* _WHAT YOU SHOULD DO_
Your task is to transcribe, without alteration, the lines from the top of the material below through the line bearing "(state == ST_REPLY);", inclusive.

* _THE DATA_
——————————

<file path="src/rtl/assert_macros.svh">
// Assertion macros shared by the text console writer modules
`ifndef ASSERT_MACROS_SVH
`define ASSERT_MACROS_SVH

// Check a property on the rising clock edge, skipped while reset is high
`define TCW_ASSERT(lbl, clk, rst, prop, msg) \
  lbl: assert property (@(posedge clk) disable iff (rst) (prop)) else $error(msg);

// Check a property on the rising clock edge, also while reset is high
`define TCW_ASSERT_ALWAYS(lbl, clk, prop, msg) \
  lbl: assert property (@(posedge clk) (prop)) else $error(msg);

`endif

</file>
<file path="src/rtl/tcw_pkg.sv">
// Shared types and constants of the text console character writer
package tcw_pkg;

  localparam int CHAR_W = 8;
  localparam int CELL_W = 16;
  localparam int POS_W  = 11;
  localparam int ADDR_IN_W = 11;

  localparam logic [CHAR_W-1:0] RESET_ATTR = 8'h07;
  localparam int TAB_STEP = 8;

  // control bytes
  localparam logic [CHAR_W-1:0] CHAR_TAB = 8'd9;
  localparam logic [CHAR_W-1:0] CHAR_LF  = 8'd10;
  localparam logic [CHAR_W-1:0] CHAR_CR  = 8'd13;

  // item modes
  localparam logic MODE_PUT  = 1'b0;
  localparam logic MODE_READ = 1'b1;

  // controller to datapath
  typedef struct packed {
    logic accept;
    logic sweep_clear;
    logic sweep_scroll;
  } cmd_t;

  // datapath to controller
  typedef struct packed {
    logic need_scroll;
    logic sweep_done;
  } status_t;

endpackage

</file>
<file path="src/rtl/tcw_ctrl.sv">
// Controller state machine of the text console character writer
`include "assert_macros.svh"

module tcw_ctrl (
  input  logic             clk,
  input  logic             rst,
  input  logic             start,
  input  tcw_pkg::status_t status,
  output tcw_pkg::cmd_t    cmd,
  output logic             busy,
  output logic             result_valid
);

  typedef enum logic [3:0] {
    ST_CLEAR  = 4'b0001,
    ST_IDLE   = 4'b0010,
    ST_SCROLL = 4'b0100,
    ST_REPLY  = 4'b1000
  } state_t;

  state_t state;
  state_t state_next;
  logic   accept;

  // take a word while idle or while the previous result is shown
  assign busy   = rst || !(state == ST_IDLE || state == ST_REPLY);
  assign accept = start && !busy;

  assign cmd.accept       = accept;
  assign cmd.sweep_clear  = (state == ST_CLEAR);
  assign cmd.sweep_scroll = (state == ST_SCROLL);
  assign result_valid     = (state == ST_REPLY);

  // advance the controller
  always_comb begin
    state_next = state;
    case (state)
      ST_CLEAR: begin
        if (status.sweep_done) state_next = ST_IDLE;
      end
      ST_IDLE, ST_REPLY: begin
        if (accept) begin
          state_next = status.need_scroll ? ST_SCROLL : ST_REPLY;
        end else begin
          state_next = ST_IDLE;
        end
      end
      ST_SCROLL: begin
        if (status.sweep_done) state_next = ST_REPLY;
      end
      default: state_next = ST_CLEAR;
    endcase
  end

  always_ff @(posedge clk) begin
    if (rst) begin
      state <= ST_CLEAR;
    end else begin
      state <= state_next;
    end
  end

  `TCW_ASSERT(a_scroll_holds_off, clk, rst, accept && status.need_scroll |=> busy && !result_valid, "scroll did not stall")
  `TCW_ASSERT(a_plain_replies, clk, rst, accept && !status.need_scroll |=> result_valid, "missing result after word")

endmodule

</file>
<file path="config.mk">
export PLATFORM = sky130hd
export DESIGN_NAME = tcw_ctrl
export DESIGN_NICKNAME = d
export VERILOG_FILES = /design/src/rtl/tcw_pkg.sv /design/src/rtl/tcw_ctrl.sv
export VERILOG_INCLUDE_DIRS = /design/src /design/src/rtl
export SDC_FILE = /design/constraint.sdc
export NUM_CORES = 1
export LEC_CHECK = 0
export BUFFER_PORTS_ARGS = -buffer_cell sky130_fd_sc_hd__buf_2
export CAP_MARGIN = 0
export CELL_PAD_IN_SITES_DETAIL_PLACEMENT = 0
export CELL_PAD_IN_SITES_GLOBAL_PLACEMENT = 1
export CORE_AREA = 5 5 42 44
export DETAILED_ROUTE_END_ITERATION = 7
export DIE_AREA = 0 0 47 49
export PLACE_DENSITY_LB_ADDON = 0.05
export SYNTH_ARGS = -nofsm -noshare
export SYNTH_HDL_FRONTEND = slang
export SYNTH_SLANG_ARGS = --single-unit
export TNS_END_PERCENT = 100
</file>
<file path="constraint.sdc">
create_clock -name clk -period 1.5 [get_ports clk]
set_input_delay 0.3 -clock clk [delete_from_list [all_inputs] [get_ports clk]]
set_output_delay 0.3 -clock clk [all_outputs]
set_load 0.01 [all_outputs]
</file>
==> results by group <==
Global route
  – Grt total ovfl: 0
  – Gr busiest metal: met1
  – Met2 usage: 0.0950
  – GR Util All Layers: 0.0796
  – Met3 usage: 0.0443
  – Initial antenna violation count: 0
  – Number of global-route vias before repair: ~280
  – Largest net degree at the start of global routing: 11
  – Met1 Use GR: 0.110
  – Global-route wire length before repair: 1270 µm

Die
  – Std-Cell Rows: 14
  – Core area: 1400 µm²
  – Die Width: 47 µm
  – Io pins: 10
  – Starting Density: 0.209
  – Die Y: 49 µm
  – Total Die Area: roughly 2300 µm²

Synthesis
  – Seq cells post-synth: 4
  – Seq/Total Area, Yosys: 0.274
  – Post-synth cell types: 24
  – Avg Cell Area, Syn: 9.15 µm²
  – Ys Warns: 0
  – Syn_nets: 37
  – Mapped cell area: 293 µm²
  – Gate Count Post-Synth: 32

Clocking
  – Worst skew pair latency: roughly 0.24 ns
  – CTS tree: yes
  – Num Clock Sinks: 4
  – Worst-path clk slew: 0.04 ns
  – Clock Path Buffers: 2
  – CTS Root Cell: clkbuf_4
  – H-tree lvl count: 1
  – TritonCTS buffer count: 3

Place
  – RD Place Congestion: 0.694
  – Worst slack, placed: about 0.14 ns
  – Post-Place Cells: 56
  – I/O Buffers: 9
  – Dpl hpwl: 566 µm

STA
  – Pins Over Slew Limit: 0
  – Min Tclk post-route: 1.49 ns
  – Worst slew pin tran: 0.284 ns
  – WHS: 0.293 ns
  – Finish-stage setup viols: 0
  – FMAX: 0.671 GHz
  – RSZ-0062 raised after global routing: yes
  – Fraction of the cycle the final worst path needs: 0.994
  – Slew HR: 0.808
  – Post-layout worst setup margin: 0.00858 ns
  – Hold Violations, Final: 0
  – Worst Skew: 0.000607 ns

Power and ir drop
  – Leakage: 0.167 nW
  – Power Dens Cells: 746 nW/µm²
  – Highest ir drop seen on vdd: between 200 and 300 µV

Final layout
  – Fraction of layout cells with a size suffix above 1: 0.596
  – Area occupied by multi-input gates: between 200 and 250 µm²
  – P&R area growth vs syn: 50.4%
  – Fin nets: 54
  – Largest registers: state: 4 flops
  – Final Non-Filler Cells: 63
  – Max reg flops: 4
  – Reg area: about 90 µm²
  – # fillers: around 160
  – Most flops, register: state
  – Antenna Diode Count: 0

Detailed routing
  – # DRC: 0
  – Drt first-iter violations: 8
  – DR vias: 310
  – Wirelength per Cell: 12.1 µm
  – Post-DRT Antenna Nets: 0
  – First-pass DRT Iterations: 4
  – Vias per cell: 4.92
  – Routed WL: 765 µm

Status
  – Status: complete, no violations

Worst hold path
  – HP Class: in2reg

Setup path
  – CP Max Fanout: 5
  – Worst EP required: ~1.2 ns
  – CP arrival: approximately 1.2 ns
  – Critical path type: reg2out
  – Worst setup SP type: flip-flop
  – Setup crit end kind: output port

Flow run
  – Maxcap violations: 0
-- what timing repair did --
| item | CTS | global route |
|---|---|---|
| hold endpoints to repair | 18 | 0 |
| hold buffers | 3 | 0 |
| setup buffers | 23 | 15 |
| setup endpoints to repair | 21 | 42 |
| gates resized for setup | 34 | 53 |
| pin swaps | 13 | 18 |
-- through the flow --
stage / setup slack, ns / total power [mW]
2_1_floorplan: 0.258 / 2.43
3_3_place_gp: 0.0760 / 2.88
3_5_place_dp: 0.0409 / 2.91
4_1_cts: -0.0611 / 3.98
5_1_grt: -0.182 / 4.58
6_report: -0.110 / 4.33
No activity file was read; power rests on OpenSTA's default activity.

——————————

* _FINISHED EXERCISE_
<file path="src/rtl/assert_macros.svh">
// Assertion macros shared by the text console writer modules
`ifndef ASSERT_MACROS_SVH
`define ASSERT_MACROS_SVH

// Check a property on the rising clock edge, skipped while reset is high
`define TCW_ASSERT(lbl, clk, rst, prop, msg) \
  lbl: assert property (@(posedge clk) disable iff (rst) (prop)) else $error(msg);

// Check a property on the rising clock edge, also while reset is high
`define TCW_ASSERT_ALWAYS(lbl, clk, prop, msg) \
  lbl: assert property (@(posedge clk) (prop)) else $error(msg);

`endif

</file>
<file path="src/rtl/tcw_pkg.sv">
// Shared types and constants of the text console character writer
package tcw_pkg;

  localparam int CHAR_W = 8;
  localparam int CELL_W = 16;
  localparam int POS_W  = 11;
  localparam int ADDR_IN_W = 11;

  localparam logic [CHAR_W-1:0] RESET_ATTR = 8'h07;
  localparam int TAB_STEP = 8;

  // control bytes
  localparam logic [CHAR_W-1:0] CHAR_TAB = 8'd9;
  localparam logic [CHAR_W-1:0] CHAR_LF  = 8'd10;
  localparam logic [CHAR_W-1:0] CHAR_CR  = 8'd13;

  // item modes
  localparam logic MODE_PUT  = 1'b0;
  localparam logic MODE_READ = 1'b1;

  // controller to datapath
  typedef struct packed {
    logic accept;
    logic sweep_clear;
    logic sweep_scroll;
  } cmd_t;

  // datapath to controller
  typedef struct packed {
    logic need_scroll;
    logic sweep_done;
  } status_t;

endpackage

</file>
<file path="src/rtl/tcw_ctrl.sv">
// Controller state machine of the text console character writer
`include "assert_macros.svh"

module tcw_ctrl (
  input  logic             clk,
  input  logic             rst,
  input  logic             start,
  input  tcw_pkg::status_t status,
  output tcw_pkg::cmd_t    cmd,
  output logic             busy,
  output logic             result_valid
);

  typedef enum logic [3:0] {
    ST_CLEAR  = 4'b0001,
    ST_IDLE   = 4'b0010,
    ST_SCROLL = 4'b0100,
    ST_REPLY  = 4'b1000
  } state_t;

  state_t state;
  state_t state_next;
  logic   accept;

  // take a word while idle or while the previous result is shown
  assign busy   = rst || !(state == ST_IDLE || state == ST_REPLY);
  assign accept = start && !busy;

  assign cmd.accept       = accept;
  assign cmd.sweep_clear  = (state == ST_CLEAR);
  assign cmd.sweep_scroll = (state == ST_SCROLL);
  assign result_valid     = (state == ST_REPLY);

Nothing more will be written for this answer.